- [Problem requirements]
Among the entries below, extract exactly the lines that run from the one with "st <= X_RDLY;" through the one with "done <= 1'b1;", both ends included.

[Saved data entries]
====

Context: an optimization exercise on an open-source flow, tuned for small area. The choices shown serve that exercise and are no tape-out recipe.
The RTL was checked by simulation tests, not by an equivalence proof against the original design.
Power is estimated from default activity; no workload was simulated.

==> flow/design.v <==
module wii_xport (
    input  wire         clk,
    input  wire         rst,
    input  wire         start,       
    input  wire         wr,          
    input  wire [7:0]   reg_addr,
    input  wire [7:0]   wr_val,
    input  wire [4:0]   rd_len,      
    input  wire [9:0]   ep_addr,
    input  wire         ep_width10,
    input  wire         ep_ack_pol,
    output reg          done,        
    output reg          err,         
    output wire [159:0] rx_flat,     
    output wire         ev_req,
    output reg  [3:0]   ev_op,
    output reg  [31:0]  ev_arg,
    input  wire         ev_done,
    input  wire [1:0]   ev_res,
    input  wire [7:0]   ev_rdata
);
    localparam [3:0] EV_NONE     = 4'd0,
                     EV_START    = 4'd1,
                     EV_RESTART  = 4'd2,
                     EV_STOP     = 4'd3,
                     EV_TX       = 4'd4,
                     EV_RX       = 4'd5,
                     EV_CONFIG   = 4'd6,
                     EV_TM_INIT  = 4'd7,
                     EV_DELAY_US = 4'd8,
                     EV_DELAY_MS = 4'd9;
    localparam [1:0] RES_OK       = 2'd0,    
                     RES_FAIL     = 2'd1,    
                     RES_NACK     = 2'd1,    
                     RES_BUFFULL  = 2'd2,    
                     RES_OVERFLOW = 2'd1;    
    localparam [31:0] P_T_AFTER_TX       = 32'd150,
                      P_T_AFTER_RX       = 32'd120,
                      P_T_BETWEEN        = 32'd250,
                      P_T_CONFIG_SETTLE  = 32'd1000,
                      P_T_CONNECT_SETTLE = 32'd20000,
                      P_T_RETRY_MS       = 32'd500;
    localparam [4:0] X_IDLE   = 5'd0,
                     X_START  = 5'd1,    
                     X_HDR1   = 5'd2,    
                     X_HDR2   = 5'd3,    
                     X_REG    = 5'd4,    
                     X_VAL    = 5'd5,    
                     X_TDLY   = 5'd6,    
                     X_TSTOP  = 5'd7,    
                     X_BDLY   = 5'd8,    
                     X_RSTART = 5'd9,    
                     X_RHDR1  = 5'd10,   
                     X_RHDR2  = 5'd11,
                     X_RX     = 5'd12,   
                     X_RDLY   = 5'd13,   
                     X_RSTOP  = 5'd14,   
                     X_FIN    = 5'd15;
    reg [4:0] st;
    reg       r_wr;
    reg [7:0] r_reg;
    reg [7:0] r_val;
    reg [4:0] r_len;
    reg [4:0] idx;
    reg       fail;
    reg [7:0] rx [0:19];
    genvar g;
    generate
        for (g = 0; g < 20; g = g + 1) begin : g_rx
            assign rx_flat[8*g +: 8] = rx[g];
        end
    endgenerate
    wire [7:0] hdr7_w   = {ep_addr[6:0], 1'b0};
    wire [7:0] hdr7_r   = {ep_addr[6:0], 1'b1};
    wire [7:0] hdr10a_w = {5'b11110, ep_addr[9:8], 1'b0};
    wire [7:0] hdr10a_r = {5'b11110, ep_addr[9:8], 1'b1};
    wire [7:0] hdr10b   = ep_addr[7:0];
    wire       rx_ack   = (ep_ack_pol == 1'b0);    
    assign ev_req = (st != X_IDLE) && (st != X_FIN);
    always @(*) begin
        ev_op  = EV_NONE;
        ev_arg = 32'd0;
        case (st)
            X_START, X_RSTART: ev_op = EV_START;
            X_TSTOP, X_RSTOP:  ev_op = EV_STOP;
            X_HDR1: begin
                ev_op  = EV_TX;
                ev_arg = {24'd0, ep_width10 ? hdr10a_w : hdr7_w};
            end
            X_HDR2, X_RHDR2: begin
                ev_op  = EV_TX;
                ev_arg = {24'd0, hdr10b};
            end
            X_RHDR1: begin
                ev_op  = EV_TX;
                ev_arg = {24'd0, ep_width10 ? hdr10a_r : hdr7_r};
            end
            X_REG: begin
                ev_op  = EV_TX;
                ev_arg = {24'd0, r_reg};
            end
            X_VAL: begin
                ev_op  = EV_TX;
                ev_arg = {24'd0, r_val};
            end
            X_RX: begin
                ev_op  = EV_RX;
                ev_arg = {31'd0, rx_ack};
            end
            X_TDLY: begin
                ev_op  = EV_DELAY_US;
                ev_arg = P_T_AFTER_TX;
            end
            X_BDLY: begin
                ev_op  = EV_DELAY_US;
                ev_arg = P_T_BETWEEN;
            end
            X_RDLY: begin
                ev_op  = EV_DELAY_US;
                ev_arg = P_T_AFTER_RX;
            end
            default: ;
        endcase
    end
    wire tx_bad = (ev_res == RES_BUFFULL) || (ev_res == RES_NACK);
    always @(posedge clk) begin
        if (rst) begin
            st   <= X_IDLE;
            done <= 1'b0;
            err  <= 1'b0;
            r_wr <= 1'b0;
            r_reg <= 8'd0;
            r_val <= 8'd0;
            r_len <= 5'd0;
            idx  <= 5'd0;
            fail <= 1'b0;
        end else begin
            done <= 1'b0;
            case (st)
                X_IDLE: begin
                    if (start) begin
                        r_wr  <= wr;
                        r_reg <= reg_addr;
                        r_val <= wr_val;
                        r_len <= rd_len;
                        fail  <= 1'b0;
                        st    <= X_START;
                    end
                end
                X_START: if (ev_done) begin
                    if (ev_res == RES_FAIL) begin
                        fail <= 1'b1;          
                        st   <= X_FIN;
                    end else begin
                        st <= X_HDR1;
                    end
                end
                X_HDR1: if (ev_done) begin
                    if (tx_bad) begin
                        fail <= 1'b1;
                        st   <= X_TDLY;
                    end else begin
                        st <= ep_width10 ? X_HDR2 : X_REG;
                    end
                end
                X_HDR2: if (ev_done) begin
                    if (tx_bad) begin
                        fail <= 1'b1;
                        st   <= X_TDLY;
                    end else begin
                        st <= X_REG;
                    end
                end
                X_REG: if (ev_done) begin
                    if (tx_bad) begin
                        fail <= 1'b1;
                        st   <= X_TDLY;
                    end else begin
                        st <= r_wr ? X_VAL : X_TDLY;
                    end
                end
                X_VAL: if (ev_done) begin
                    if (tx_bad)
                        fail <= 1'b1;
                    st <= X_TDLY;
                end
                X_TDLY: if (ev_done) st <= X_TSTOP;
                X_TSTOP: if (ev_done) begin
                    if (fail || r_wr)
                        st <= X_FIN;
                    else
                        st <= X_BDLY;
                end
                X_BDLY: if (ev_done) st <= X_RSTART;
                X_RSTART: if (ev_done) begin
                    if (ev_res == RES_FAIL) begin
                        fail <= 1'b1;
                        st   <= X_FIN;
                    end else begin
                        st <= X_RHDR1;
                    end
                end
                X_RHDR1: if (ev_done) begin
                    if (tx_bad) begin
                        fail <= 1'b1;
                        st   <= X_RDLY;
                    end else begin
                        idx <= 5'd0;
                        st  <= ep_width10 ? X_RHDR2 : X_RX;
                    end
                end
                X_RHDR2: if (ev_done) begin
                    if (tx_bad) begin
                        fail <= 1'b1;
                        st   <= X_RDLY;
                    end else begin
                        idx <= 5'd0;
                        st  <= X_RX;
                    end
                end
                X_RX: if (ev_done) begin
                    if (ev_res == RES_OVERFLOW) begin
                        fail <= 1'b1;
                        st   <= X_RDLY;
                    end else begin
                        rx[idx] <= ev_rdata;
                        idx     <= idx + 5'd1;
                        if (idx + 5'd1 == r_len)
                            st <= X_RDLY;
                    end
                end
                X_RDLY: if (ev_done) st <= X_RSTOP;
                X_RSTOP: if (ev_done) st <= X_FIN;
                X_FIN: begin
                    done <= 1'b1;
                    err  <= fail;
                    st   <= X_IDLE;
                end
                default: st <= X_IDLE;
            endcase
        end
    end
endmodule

====

- [Result below]
                            st <= X_RDLY;
                    end
                end
                X_RDLY: if (ev_done) st <= X_RSTOP;
                X_RSTOP: if (ev_done) st <= X_FIN;
                X_FIN: begin
                    done <= 1'b1;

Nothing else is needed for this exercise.